SYNOPSIS : Adaptation du roman d’Alfred Döblin paru en 1929, détaillant la vie sans joie du petit peuple et des lumpen berlinois durant la République de Weimar.



57e Berlinale. Réalisé en 1979 dans une version de quinze heures trente, ce film, ou plutôt ce téléfilm, ou plutôt cette série de télé improbable, en treize épisodes et un épilogue, co-produite par la RAI et la WDR, adapte le roman d’Alfred Döblin, quasiment en temps réel (le temps de sa lecture), sur un tempo lent, en insistant plus sur les personnages et leur monde intérieur que sur les décors réels, de toute façon totalement détruits durant la seconde guerre mondiale, parfois reconstitués en studio, parfois vaguement ressemblants aux photos qui émaillent les génériques des différentes parties.

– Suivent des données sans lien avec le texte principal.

[src/hw/vit_defines.svh]
`ifndef VIT_DEFINES_SVH
`define VIT_DEFINES_SVH

// ------------------------------
// rate 1/2 code, g = 7, 5 (octal)
// ------------------------------

`define VIT_K          3   // constraint length
`define VIT_STATE_NUM  4   // 2**(K-1) trellis states

// ------------------------------
// traceback sizes
// ------------------------------

`define VIT_TRB_LENGTH 16  // buffer length L, symbols
`define VIT_BANK_NUM   4   // banks of L decision words each
`define VIT_METRIC_W   6   // path metric width

`endif

[src/hw/vit_pkg.sv]
`default_nettype none

`include "vit_defines.svh"

package vit_pkg;

  // ------------------------------
  // trellis and metric types
  // ------------------------------

  // state bit 0 holds the newest input bit, bit 1 the one before
  typedef logic [$clog2(`VIT_STATE_NUM)-1:0] state_t;

  typedef logic [`VIT_METRIC_W-1:0] metric_t;

  typedef metric_t [`VIT_STATE_NUM-1:0] statem_t;   // one metric per state

  typedef logic [`VIT_STATE_NUM-1:0] decision_t;    // survivor bit per state

  // ------------------------------
  // traceback ram addressing
  // ------------------------------

  typedef logic [$clog2(`VIT_BANK_NUM)-1:0]   trb_bidx_t;  // bank index
  typedef logic [$clog2(`VIT_TRB_LENGTH)-1:0] trb_idx_t;   // word in bank

  typedef struct packed {
    trb_bidx_t bidx;
    trb_idx_t  addr;
  } trb_addr_t;

  // predecessor of state s, b is the bit shifted out of the register
  function automatic state_t pre_state(state_t s, logic b);
    return {b, s[`VIT_K-2:1]};
  endfunction

endpackage

`default_nettype wire

[src/hw/vit_trb_if.sv]
`default_nettype none

// decision words from the controller into the traceback ram
interface vit_trb_wr_if;
  import vit_pkg::*;

  logic      write;     // one cycle per word
  trb_addr_t waddr;
  logic      sop;
  logic      eop;
  decision_t decision;

  modport ctrl (output write, waddr, sop, eop, decision);
  modport ram  (input  write, waddr, sop, eop, decision);
endinterface
**config.mk**
```make
export PLATFORM = sky130hd
export DESIGN_NAME = issue_top
export DESIGN_NICKNAME = d
export VERILOG_FILES = /design/src/verilog/isa_pkg.sv /design/src/verilog/sched_pkg.sv /design/src/verilog/reg_file.sv /design/src/verilog/fu_status_table.sv /design/src/verilog/issue_select.sv /design/src/verilog/issue_latch.sv /design/src/verilog/issue_top.sv
export VERILOG_INCLUDE_DIRS = /design/src /design/src/verilog
export SDC_FILE = /design/constraint.sdc
export NUM_CORES = 2
export LEC_CHECK = 0
export BUFFER_PORTS_ARGS = -buffer_cell sky130_fd_sc_hd__clkbuf_2
export CORE_MARGIN = 2
export CORE_UTILIZATION = 25
export CTS_CLUSTER_SIZE = 14
export DETAILED_ROUTE_END_ITERATION = 10
export GPL_TIMING_DRIVEN = 0
export PLACE_DENSITY = 0.49
export SLEW_MARGIN = 40
export SYNTH_ARGS = -nofsm -noshare
export SYNTH_HDL_FRONTEND = slang
export SYNTH_SLANG_ARGS = --single-unit
```
**constraint.sdc**
```tcl
create_clock -name CLK -period 8.3 [get_ports CLK]
set_clock_uncertainty 0.2 [all_clocks]
set_input_delay 0.415 -clock CLK [delete_from_list [all_inputs] [get_ports CLK]]
set_output_delay 0.415 -clock CLK [all_outputs]
set_load 0.01 [all_outputs]
```
===== config.mk =====
export PLATFORM = sky130hd
export DESIGN_NAME = retire_pipe
export DESIGN_NICKNAME = d
export VERILOG_FILES = /design/src/hdl/retire_pkg.sv /design/src/hdl/lane_commit.sv /design/src/hdl/mem_port_arbiter.sv /design/src/hdl/retire_status.sv /design/src/hdl/retire_pipe.sv
export SDC_FILE = /design/constraint.sdc
export NUM_CORES = 1
export LEC_CHECK = 0
export BUFFER_PORTS_ARGS = -buffer_cell sky130_fd_sc_hd__buf_2
export CELL_PAD_IN_SITES_DETAIL_PLACEMENT = 1
export CELL_PAD_IN_SITES_GLOBAL_PLACEMENT = 2
export CORE_AREA = 4 4 477 479
export CTS_BUF_LIST = sky130_fd_sc_hd__clkbuf_8
export DETAILED_ROUTE_END_ITERATION = 10
export DIE_AREA = 0 0 481 483
export PLACE_DENSITY = 0.36
export SYNTH_ARGS = -nofsm -noshare
export SYNTH_HDL_FRONTEND = slang
export SYNTH_HIERARCHICAL = 1
export SYNTH_SLANG_ARGS = --single-unit

===== constraint.sdc =====
create_clock -name clock -period 1.1 [get_ports clock]
set_input_delay 0.11 -clock clock [delete_from_list [all_inputs] [get_ports clock]]
set_output_delay 0.11 -clock clock [all_outputs]
set_load 0.01 [all_outputs]

===== src/hdl/retire_pkg.sv =====
// XLEN is fixed at 32 and memory words at 64; error codes keep the RISC-V cause encodings
package retire_pkg;

	////////////////////////////////////////////////////////////////////////////
	// widths

	localparam int XLEN = 32;

	typedef logic [XLEN-1:0] xlen_t;     // address or data word
	typedef logic [4:0]      reg_idx_t;  // index 0 is the zero register
	typedef logic [63:0]     bus_data_t; // one memory beat
	typedef logic [1:0]      way_idx_t;

	localparam reg_idx_t ZERO_REG = '0;

	////////////////////////////////////////////////////////////////////////////
	// encodings

	typedef enum logic [1:0] {
		BUS_NONE  = 2'h0,
		BUS_LOAD  = 2'h1,
		BUS_STORE = 2'h2
	} bus_cmd_e;

	typedef enum logic [1:0] {
		BYTE   = 2'h0,
		HALF   = 2'h1,
		WORD   = 2'h2,
		DOUBLE = 2'h3  // instruction fetches always use this
	} mem_size_e;

	// cause numbers as in the trap encoding, NO_ERROR and halt picked from the spare codes
	typedef enum logic [3:0] {
		ILLEGAL_INST      = 4'h2,
		LOAD_ACCESS_FAULT = 4'h5,
		NO_ERROR          = 4'ha,
		HALTED_ON_WFI     = 4'he
	} error_e;

	////////////////////////////////////////////////////////////////////////////
	// bundles

	// one way leaving execute/memory
	typedef struct packed {
		xlen_t     npc;
		xlen_t     alu_result;
		reg_idx_t  dest_reg;
		logic      halt;
		logic      illegal;
		logic      valid;      // clear means bubble
		bus_cmd_e  mem_cmd;
		xlen_t     mem_addr;
		xlen_t     mem_data;   // store data
		mem_size_e mem_size;
	} exmem_t;

	// register file write plus the npc of the retiring instruction
	typedef struct packed {
		logic     wr_en;
		reg_idx_t wr_idx;
		xlen_t    wr_data;
		xlen_t    npc;
	} commit_t;

	typedef struct packed {
		bus_cmd_e  cmd;
		xlen_t     addr;
		bus_data_t data;
		mem_size_e size;
	} mem_req_t;

	typedef struct packed {
		logic     take;
		way_idx_t way; // ways above this one are squashed
	} branch_t;

endpackage


===== src/hdl/lane_commit.sv =====
// mem/wb register for every way; loads commit the low word of mem_data, no size or sign handling
`timescale 1ns/1ps

module lane_commit import retire_pkg::*; #(
	parameter int ways = 3
) (
	input  logic            clock,
	input  logic            reset,
	input  exmem_t          bundle [ways],
	input  bus_data_t       mem_data [ways],
	input  branch_t         branch,
	output commit_t         commit [ways],
	output logic [ways-1:0] committed,
	output logic [ways-1:0] halted,
	output logic [ways-1:0] illegal
);

	logic [ways-1:0] keep;           // way is not younger than a taken branch
	xlen_t           result [ways];  // value headed for the register file

	////////////////////////////////////////////////////////////////////////////
	// squash mask and result select

	always_comb begin
		for (int w = 0; w < ways; w++) begin
			keep[w] = !branch.take || (w <= int'(branch.way));
			if (bundle[w].mem_cmd == BUS_LOAD)
				result[w] = mem_data[w][XLEN-1:0]; // low word only
			else
				result[w] = bundle[w].alu_result;
		end
	end

	////////////////////////////////////////////////////////////////////////////
	// mem/wb register

	always_ff @(posedge clock) begin
		if (!reset) begin
			for (int w = 0; w < ways; w++)
				commit[w] <= '0;
			committed <= '0;
			halted    <= '0;
			illegal   <= '0;
		end else begin
			for (int w = 0; w < ways; w++) begin
				if (keep[w]) begin
					commit[w] <= '{
						wr_en:   bundle[w].valid && (bundle[w].dest_reg != ZERO_REG),
						wr_idx:  bundle[w].dest_reg,
						wr_data: result[w],
						npc:     bundle[w].npc
					};
					committed[w] <= bundle[w].valid;
					halted[w]    <= bundle[w].halt;    // raw flag, as the bundle carries it
					illegal[w]   <= bundle[w].illegal;
				end else begin
					// younger than the branch, becomes a bubble
					commit[w]    <= '0;
					committed[w] <= 1'b0;
					halted[w]    <= 1'b0;
					illegal[w]   <= 1'b0;
				end
			end
		end
	end

	////////////////////////////////////////////////////////////////////////////
	// checks

	for (genvar w = 0; w < ways; w++) begin : g_chk
		// squashed way must not reach the register file one cycle later
		assert property (@(posedge clock) disable iff (!reset)
			(branch.take && (w > int'(branch.way))) |=> !commit[w].wr_en);
	end

endmodule


===== src/hdl/mem_port_arbiter.sv =====
// one request per way each cycle, data access wins over fetch; memory must answer in the same cycle
`timescale 1ns/1ps

module mem_port_arbiter import retire_pkg::*; #(
	parameter int ways = 3
) (
	input  logic            clock,
	input  logic            reset,
	input  exmem_t          bundle [ways],
	input  xlen_t           fetch_addr [ways],
	input  logic [3:0]      response [ways],
	output mem_req_t        request [ways],
	output logic [ways-1:0] fault
);

	mem_req_t next_req [ways];

	////////////////////////////////////////////////////////////////////////////
	// data vs fetch select

	always_comb begin
		for (int w = 0; w < ways; w++) begin
			if (bundle[w].mem_cmd != BUS_NONE) begin
				next_req[w] = '{
					cmd:  bundle[w].mem_cmd,
					addr: bundle[w].mem_addr,
					data: bus_data_t'(bundle[w].mem_data), // zero extended
					size: bundle[w].mem_size
				};
			end else begin
				// no data access, the port fetches instructions
				next_req[w] = '{
					cmd:  BUS_LOAD,
					addr: fetch_addr[w],
					data: '0,
					size: DOUBLE
				};
			end
		end
	end

	////////////////////////////////////////////////////////////////////////////
	// request and fault registers

	always_ff @(posedge clock) begin
		if (!reset) begin
			for (int w = 0; w < ways; w++)
				request[w] <= '{cmd: BUS_LOAD, addr: '0, data: '0, size: DOUBLE};
			fault <= '0;
		end else begin
			for (int w = 0; w < ways; w++) begin
				request[w] <= next_req[w];
				fault[w]   <= (response[w] == 4'h0); // tag 0 means memory refused
			end
		end
	end

	for (genvar w = 0; w < ways; w++) begin : g_chk
		// the port always carries a load or a store
		assert property (@(posedge clock) disable iff (!reset)
			request[w].cmd != BUS_NONE);
	end

endmodule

Nous n’avons pu tout voir de cette entreprise titanesque, dans laquelle une foule de personnages interviennent au cours du récit (ou plutôt du collage littéraire) tiré de Döblin et attendrons la vision du coffret de DVD édité par la Fondation Fassbinder à l’occasion de la restauration vidéo de ce film initialement tourné en 35mm.

La reconstitution historique est soignée. Le film se présente aussi comme un travail dramatique, au sens noble du terme, un état du théâtre allemand à la fin des années 70, en même temps qu’une mise en scène permettant à la troupe, élargie à de nombreuses personnalités et connaissances personnelles de Fassbinder, de s’exprimer.

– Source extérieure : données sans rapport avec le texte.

==> src/logic/check_row.sv <==
`timescale 1ns/10ps

module check_row import ldpc_pkg::*; #(
    parameter int ROW = 0
) (
    input  info_t  info,
    input  core_t  core,
    output block_t parity
);

    localparam bg_row_t SH = ext_row(ROW);

    // circulant rotation by s
    function automatic block_t rot(input block_t b, input shift_t s);
        block_t r;
        for (int m = 0; m < ZC; m++) begin
            r[m] = b[(m + int'(s)) % ZC];
        end
        return r;
    endfunction

    always_comb begin
        parity = '0;
        for (int c = 0; c < KB; c++) begin
            if (SH.info[c] != NO_EDGE) begin
                parity = parity ^ rot(info[c*ZC +: ZC], SH.info[c]);
            end
        end
        // contribution of core parity blocks
        for (int p = 0; p < CORE_ROWS; p++) begin
            if (SH.core[p] != NO_EDGE) begin
                parity = parity ^ rot(core[p*ZC +: ZC], SH.core[p]);
            end
        end
    end

endmodule

==> src/logic/core_parity.sv <==
`timescale 1ns/10ps

module core_parity import ldpc_pkg::*; (
    input  logic  CLK,
    input  logic  RST,
    input  logic  active,
    input  info_t data,
    output info_t info,
    output core_t core
);

    block_t [CORE_ROWS-1:0] lambda;
    block_t lam_sum;
    block_t pa0;
    block_t pa1;
    block_t pa2;
    block_t pa3;

    // lambda of each core row is a sum of rotated info blocks
    always_comb begin
        info_shifts_t sh;
        block_t       blk;
        lambda = '0;
        for (int r = 0; r < CORE_ROWS; r++) begin
            sh = a_row(r);
            for (int c = 0; c < KB; c++) begin
                blk = data[c*ZC +: ZC];
                if (sh[c] != NO_EDGE) begin
                    for (int m = 0; m < ZC; m++) begin
                        // out bit m takes in bit (m + shift) mod ZC
                        lambda[r][m] = lambda[r][m] ^ blk[(m + int'(sh[c])) % ZC];
                    end
                end
            end
        end
    end

    assign lam_sum = lambda[0] ^ lambda[1] ^ lambda[2] ^ lambda[3];

    // double diagonal solve
    assign pa0 = {lam_sum[ZC-2:0], lam_sum[ZC-1]};  // rotate up by one
    assign pa1 = pa0 ^ lambda[0];
    assign pa2 = pa1 ^ lambda[1];
    assign pa3 = pa0 ^ lambda[3];

    always_ff @(posedge CLK or negedge RST) begin
        if (!RST) begin
            info <= '0;
            core <= '0;
        end else if (active) begin
            info <= data;
            core <= {pa3, pa2, pa1, pa0};   // pa0 in the lsbs
        end
    end

endmodule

Le travail de restauration a apparemment surtout consisté à étalonner et à renforcer la luminance du film, chichement éclairé à l’époque (les scènes d’intérieur sont les plus nombreuses et le réalisateur ne résiste pas à la tentation d’un bon contre-jour, la séquence tournée dans le métro montre que la production s’est contentée de l’éclairage in situ de ces magnifiques lampes datant des années vingt ou trente encore en place) et dont la diffusion fut catastrophique sur les petits écrans, les spectateurs moyens se plaignant de la qualité technique hors norme de l’image (on aurait pu, ce n’est pas trop tard d’ailleurs, se contenter de diffuser le son sous forme de série radiophonique).